New parish, new priest
I first came in contact with him while I was still at school. Our parish arose out of land which had been agricultural but was developing into the northern suburbs. It was still small – Lalor was only 3 blocks when we first went there, when I was 8. The railway station was a shed on a sandy rise, serviced by a diesel motor train which met up with the electrified line at Reservoir about 4 miles south of the scrubby paddocks of Lalor, the direction towards the metropolis of Melbourne. We were part of the rural parish of Epping a mile and half further north. But the baby boom was underway, and, while rooms were being added to St Peter’s at Epping, a new parish at Lalor was mooted, to be named St Luke’s. The parish priests of Epping started fund raising to get the first buildings of a parish in the suddenly expanding suburb of Lalor.
That brought a great benefit to me and the other kids I grew up with. It meant that we grew up in a community, not in the alienation and isolation of families in the sprawling suburbs south of us. Lalor grew as we grew, we had paddocks to roam and half-built houses to play in, and, as our parents came together in the fundraising house-parties, dances and suppers, we were often together overnight, too – not surprising to find a dozen kids asleep in one house, to be picked up the next day. There was a quality akin to a litter of pups for us, as the parish buildings began to appear.

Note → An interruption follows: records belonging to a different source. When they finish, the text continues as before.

**config.mk**
```make
export PLATFORM = sky130hd
export DESIGN_NAME = writeback_flat
export DESIGN_NICKNAME = d
export VERILOG_FILES = /design/src/source/pcore_pkg.sv /design/src/source/mem2wb_if.sv /design/src/source/writeback.sv /design/src/flat_wrapper.sv
export SDC_FILE = /design/constraint.sdc
export NUM_CORES = 1
export LEC_CHECK = 0
export ABC_CLOCK_PERIOD_IN_PS = 2800
export BUFFER_PORTS_ARGS = -buffer_cell sky130_fd_sc_hd__buf_2
export CAP_MARGIN = 0
export CORE_MARGIN = 4
export CORE_UTILIZATION = 50
export DETAILED_ROUTE_END_ITERATION = 16
export PLACE_DENSITY = 0.85
export SYNTH_ARGS = -nofsm -noshare
export SYNTH_HDL_FRONTEND = slang
export SYNTH_SLANG_ARGS = --single-unit
```
**constraint.sdc**
```tcl
create_clock -name clk -period 2.8 [get_ports clk]
set_clock_uncertainty 0.2 [all_clocks]
set_input_delay 0.28 -clock clk [delete_from_list [all_inputs] [get_ports clk]]
set_output_delay 0.28 -clock clk [all_outputs]
set_load 0.01 [all_outputs]
```
**src/source/pcore_pkg.sv**
```systemverilog
package pcore_pkg;

   // Datapath widths
   localparam int XLEN      = 32;
   localparam int RF_ADDR_W = 5;
   localparam int MEM_OPS_W = 4;
   localparam int WB_SEL_W  = 2;

   // Data memory geometry, word indexed by addr[9:2]
   localparam int DMEM_WORDS = 256;
   localparam int DMEM_IDX_W = $clog2(DMEM_WORDS);

   // Memory-op codes
   // Stores keep bits 3 and 2 clear, loads set one of them
   localparam logic [MEM_OPS_W-1:0] MEM_OPS_NONE = 4'd0;
   localparam logic [MEM_OPS_W-1:0] MEM_OPS_SB   = 4'd1;
   localparam logic [MEM_OPS_W-1:0] MEM_OPS_SH   = 4'd2;
   localparam logic [MEM_OPS_W-1:0] MEM_OPS_SW   = 4'd3;
   localparam logic [MEM_OPS_W-1:0] MEM_OPS_LB   = 4'd4;
   localparam logic [MEM_OPS_W-1:0] MEM_OPS_LH   = 4'd5;
   localparam logic [MEM_OPS_W-1:0] MEM_OPS_LW   = 4'd6;
   localparam logic [MEM_OPS_W-1:0] MEM_OPS_LBU  = 4'd8;
   localparam logic [MEM_OPS_W-1:0] MEM_OPS_LHU  = 4'd9;

   // Writeback source select
   localparam logic [WB_SEL_W-1:0] WB_SEL_ALU  = 2'd0;
   localparam logic [WB_SEL_W-1:0] WB_SEL_LOAD = 2'd1;
   localparam logic [WB_SEL_W-1:0] WB_SEL_PC4  = 2'd2;

   // Loaded word, already shifted down to lane 0 by the memory
   typedef union packed {
      logic [3:0][7:0]  bytes;    // LB / LBU view
      logic [1:0][15:0] halves;   // LH / LHU view
   } load_word_u;

   // Store codes only
   function automatic logic mem_op_is_store(input logic [MEM_OPS_W-1:0] op);
      return (op == MEM_OPS_SB) || (op == MEM_OPS_SH) || (op == MEM_OPS_SW);
   endfunction

   // Defined load codes only, undefined codes behave as none
   function automatic logic mem_op_is_load(input logic [MEM_OPS_W-1:0] op);
      logic hit;
      hit = 1'b0;
      case (op)
         MEM_OPS_LB, MEM_OPS_LH, MEM_OPS_LW, MEM_OPS_LBU, MEM_OPS_LHU: hit = 1'b1;
         default: hit = 1'b0;
      endcase
      return hit;
   endfunction

endpackage : pcore_pkg

```
**src/source/mem2wb_if.sv**
```systemverilog
`timescale 1ns/1ps

interface mem2wb_if;
   import pcore_pkg::*;

   logic [XLEN-1:0]      alu_result;
   logic [XLEN-1:0]      pc;
   logic [RF_ADDR_W-1:0] rd_addr;
   logic [XLEN-1:0]      dmem_data;
   logic [MEM_OPS_W-1:0] load_ops;    // Needed for load extension
   logic [WB_SEL_W-1:0]  rd_wb_sel;
   logic                 rd_wr_req;

   modport src_mp (
      output alu_result, pc, rd_addr, dmem_data,
      output load_ops, rd_wb_sel, rd_wr_req
   );

   modport dst_mp (
      input alu_result, pc, rd_addr, dmem_data,
      input load_ops, rd_wb_sel, rd_wr_req
   );

endinterface : mem2wb_if

```
**src/source/writeback.sv**
```systemverilog
`timescale 1ns/1ps

module writeback (
   input  logic                            clk,
   input  logic                            rst_n_i,
   mem2wb_if.dst_mp                        wb,
   output logic                            rf_wr_o,
   output logic [pcore_pkg::RF_ADDR_W-1:0] rf_addr_o,
   output logic [pcore_pkg::XLEN-1:0]      rf_data_o
);
   import pcore_pkg::*;

   logic [XLEN-1:0]      alu_result_q;
   logic [XLEN-1:0]      pc_q;
   logic [RF_ADDR_W-1:0] rd_addr_q;
   logic [XLEN-1:0]      dmem_data_q;
   logic [MEM_OPS_W-1:0] load_ops_q;
   logic [WB_SEL_W-1:0]  rd_wb_sel_q;
   logic                 rd_wr_req_q;

   load_word_u           ld_word;
   logic [XLEN-1:0]      load_ext;

   // MEM/WB pipeline register
   always_ff @(posedge clk or negedge rst_n_i) begin
      if (!rst_n_i) begin
         alu_result_q <= '0;
         pc_q         <= '0;
         rd_addr_q    <= '0;
         dmem_data_q  <= '0;
         load_ops_q   <= MEM_OPS_NONE;
         rd_wb_sel_q  <= WB_SEL_ALU;
         rd_wr_req_q  <= 1'b0;
      end else begin
         alu_result_q <= wb.alu_result;
         pc_q         <= wb.pc;
         rd_addr_q    <= wb.rd_addr;
         dmem_data_q  <= wb.dmem_data;
         load_ops_q   <= wb.load_ops;
         rd_wb_sel_q  <= wb.rd_wb_sel;
         rd_wr_req_q  <= wb.rd_wr_req;
      end
   end

   assign ld_word = dmem_data_q;

   // Sign or zero extension of the lane 0 data
   always_comb begin
      case (load_ops_q)
         MEM_OPS_LB:  load_ext = {{(XLEN-8){ld_word.bytes[0][7]}}, ld_word.bytes[0]};
         MEM_OPS_LBU: load_ext = {{(XLEN-8){1'b0}}, ld_word.bytes[0]};
         MEM_OPS_LH:  load_ext = {{(XLEN-16){ld_word.halves[0][15]}}, ld_word.halves[0]};
         MEM_OPS_LHU: load_ext = {{(XLEN-16){1'b0}}, ld_word.halves[0]};
         default:     load_ext = ld_word;   // LW passes the whole word
      endcase
   end

   // Writeback source
   always_comb begin
      case (rd_wb_sel_q)
         WB_SEL_LOAD: rf_data_o = load_ext;
         WB_SEL_PC4:  rf_data_o = pc_q + XLEN'(4);   // Link address
         default:     rf_data_o = alu_result_q;
      endcase
   end

   // x0 is never written
   assign rf_wr_o   = rd_wr_req_q & (|rd_addr_q);
   assign rf_addr_o = rd_addr_q;

endmodule : writeback

```
**src/flat_wrapper.sv**
```systemverilog
// flat-port wrapper written by rule: the top's interface ports become plain ports
module writeback_flat import pcore_pkg::*;
  (clk, rst_n_i, rf_wr_o, rf_addr_o, rf_data_o, wb_alu_result, wb_pc, wb_rd_addr, wb_dmem_data, wb_load_ops, wb_rd_wb_sel, wb_rd_wr_req);
  mem2wb_if wb_i ();
  input  logic clk;
  input  logic rst_n_i;
  output logic rf_wr_o;
  output logic [pcore_pkg::RF_ADDR_W-1:0] rf_addr_o;
  output logic [pcore_pkg::XLEN-1:0] rf_data_o;
  input wire logic [$bits(wb_i.alu_result)-1:0] wb_alu_result;
  input wire logic [$bits(wb_i.pc)-1:0] wb_pc;
  input wire logic [$bits(wb_i.rd_addr)-1:0] wb_rd_addr;
  input wire logic [$bits(wb_i.dmem_data)-1:0] wb_dmem_data;
  input wire logic [$bits(wb_i.load_ops)-1:0] wb_load_ops;
  input wire logic [$bits(wb_i.rd_wb_sel)-1:0] wb_rd_wb_sel;
  input wire logic [$bits(wb_i.rd_wr_req)-1:0] wb_rd_wr_req;
  assign wb_i.alu_result = wb_alu_result;
  assign wb_i.pc = wb_pc;
  assign wb_i.rd_addr = wb_rd_addr;
  assign wb_i.dmem_data = wb_dmem_data;
  assign wb_i.load_ops = wb_load_ops;
  assign wb_i.rd_wb_sel = wb_rd_wb_sel;
  assign wb_i.rd_wr_req = wb_rd_wr_req;
  writeback u_core (.clk(clk), .rst_n_i(rst_n_i), .wb(wb_i), .rf_wr_o(rf_wr_o), .rf_addr_o(rf_addr_o), .rf_data_o(rf_data_o));
endmodule
```
# Yosys cells after proc, flatten, opt, wreduce, memory -nomap -nowiden

Cells that the tools add are included.

Register bits after elaboration: 108
Input port bits: 110
Output and inout port bits: 38
Logic and storage cells: 18

$add $sub $neg: 1
Eq/ne operators: 6
Multiplexer cells: 2
Bitwise operators: 1
Reduce and logical (&&, ||, !) cells: 1

Operator list:

| kind                  | count |
|---|---|
| $pmux 32 s4           | 1 |
| $pmux 32 s2           | 1 |
| $add 32x3->32 const B | 1 |
| $eq 4x3->1 const B    | 2 |
| $eq 4x4->1 const B    | 2 |
| $reduce_or 5->1       | 1 |
| $eq 2x1->1 const B    | 1 |
| $eq 2x2->1 const B    | 1 |
| $and 1x1->1           | 1 |

# Logic depth before layout (Yosys ltp)

Depth in word-level cells: 3
Mapped depth: 8
Mapped depth without buffers: 6

# Worst setup path before layout

Ideal clock, no wire load.

Path kind: reg-to-output
From: register u_core.rd_wb_sel_q[1]
To: output port rf_data_o[23] (netlist name)
Arrival time: 1773 ps
Required time: 2320 ps
Path slack: 547 ps
Cell stages (with the launch flop): 9
Path buffers: 2
Cell sequence: dfrtp_1 inv_1 ha_1 clkbuf_1 o21ai_0 a31oi_1 clkbuf_1 o21ai_0 a31oi_1

Longest elaborated chain between the ends: 2
Elaborated cells between the ends (all ways): 3
Classes of those cells: eq/ne (2); mux (1)

RTL lines:

| item                                            | line              | text |
|---|---|---|
| start, declared                                 | writeback.sv:18   | `logic [WB_SEL_W-1:0] rd_wb_sel_q;` |
| start signal, assigned                          | writeback.sv:40   | `rd_wb_sel_q <= wb.rd_wb_sel;` |
| $eq 2x2->1 / $eq 2x1->1 (equally long branches) | writeback.sv:60   | `case (rd_wb_sel_q)` |
| $pmux 32 s2 *                                   | writeback.sv:60   |  |
| end, declared                                   | flat_wrapper.sv:9 | `output logic [pcore_pkg::XLEN-1:0] rf_data_o;` |

Mark *: on every way between the ends. The rest lies on a longest branch, timed or not.

# Final worst setup path

From: register u_core.pc_q[3]
To: output port rf_data_o[24] (netlist name)

Longest elaborated chain between the ends: 2

RTL lines:

| item                   | line            | text |
|---|---|---|
| start, declared        | writeback.sv:14 | `logic [XLEN-1:0] pc_q;` |
| start signal, assigned | writeback.sv:36 | `pc_q <= wb.pc;` |
| $add 32x3->32          | writeback.sv:62 | `WB_SEL_PC4: rf_data_o = pc_q + XLEN'(4);` |
| $pmux 32 s2            | writeback.sv:60 |  |

Every way passes these cells.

Which of them came first, I wonder? Soon there was a school… then a presbytery? Or was the church first? And I was 16 in Year 12 when the first parish priest of Lalor was appointed. Our first priest and his first appointment, as it happened. This mild-mannered man with no great charisma nor, at first appearance, any great gifts, was assigned a parish half formed, out of the huge suburban growth that filled the northern suburbs with a polyglot population faster than the buildings could hold them. He was always unflappable, never stressed.
Dad, sad and ruined, and reclaimed
My father reclaimed his spirituality towards the end of his life. An alcoholic and lifetime smoker, it was a great irony that he settled down and gave up the grog, as a penitential act, with Fr Sweeney as his confessor (spiritual guide) – only to develop bronchial cancer, and die within a year of his diagnosis.
From the time of Fr Sweeney’s appointment, we would have Christmas Eve lunch with him and his curate, Fr Tobin. Dad worked for the Herald and Weekly Times, setting type at night for the morning Sun. As it did not appear on Christmas Day, he had Christmas Eve off, but had to work on Christmas Day to bring out the Boxing Day edition (and it was a matter of great amusement to us to count the number of printing errors littering the Boxing Day paper as intoxicated typesetters drank through the night). Suddenly and totally sober, and while he was still well, he soon discovered how boring and fatuous the company of the inebriated is, and he re-evaluated his idea of himself as the one the other drunks found interesting. He wanted to give up smoking, too, as further penance, but Fr Sweeney discouraged him from the spiritual pride of it. After the cancer set in, the smoking didn’t happen any more anyway.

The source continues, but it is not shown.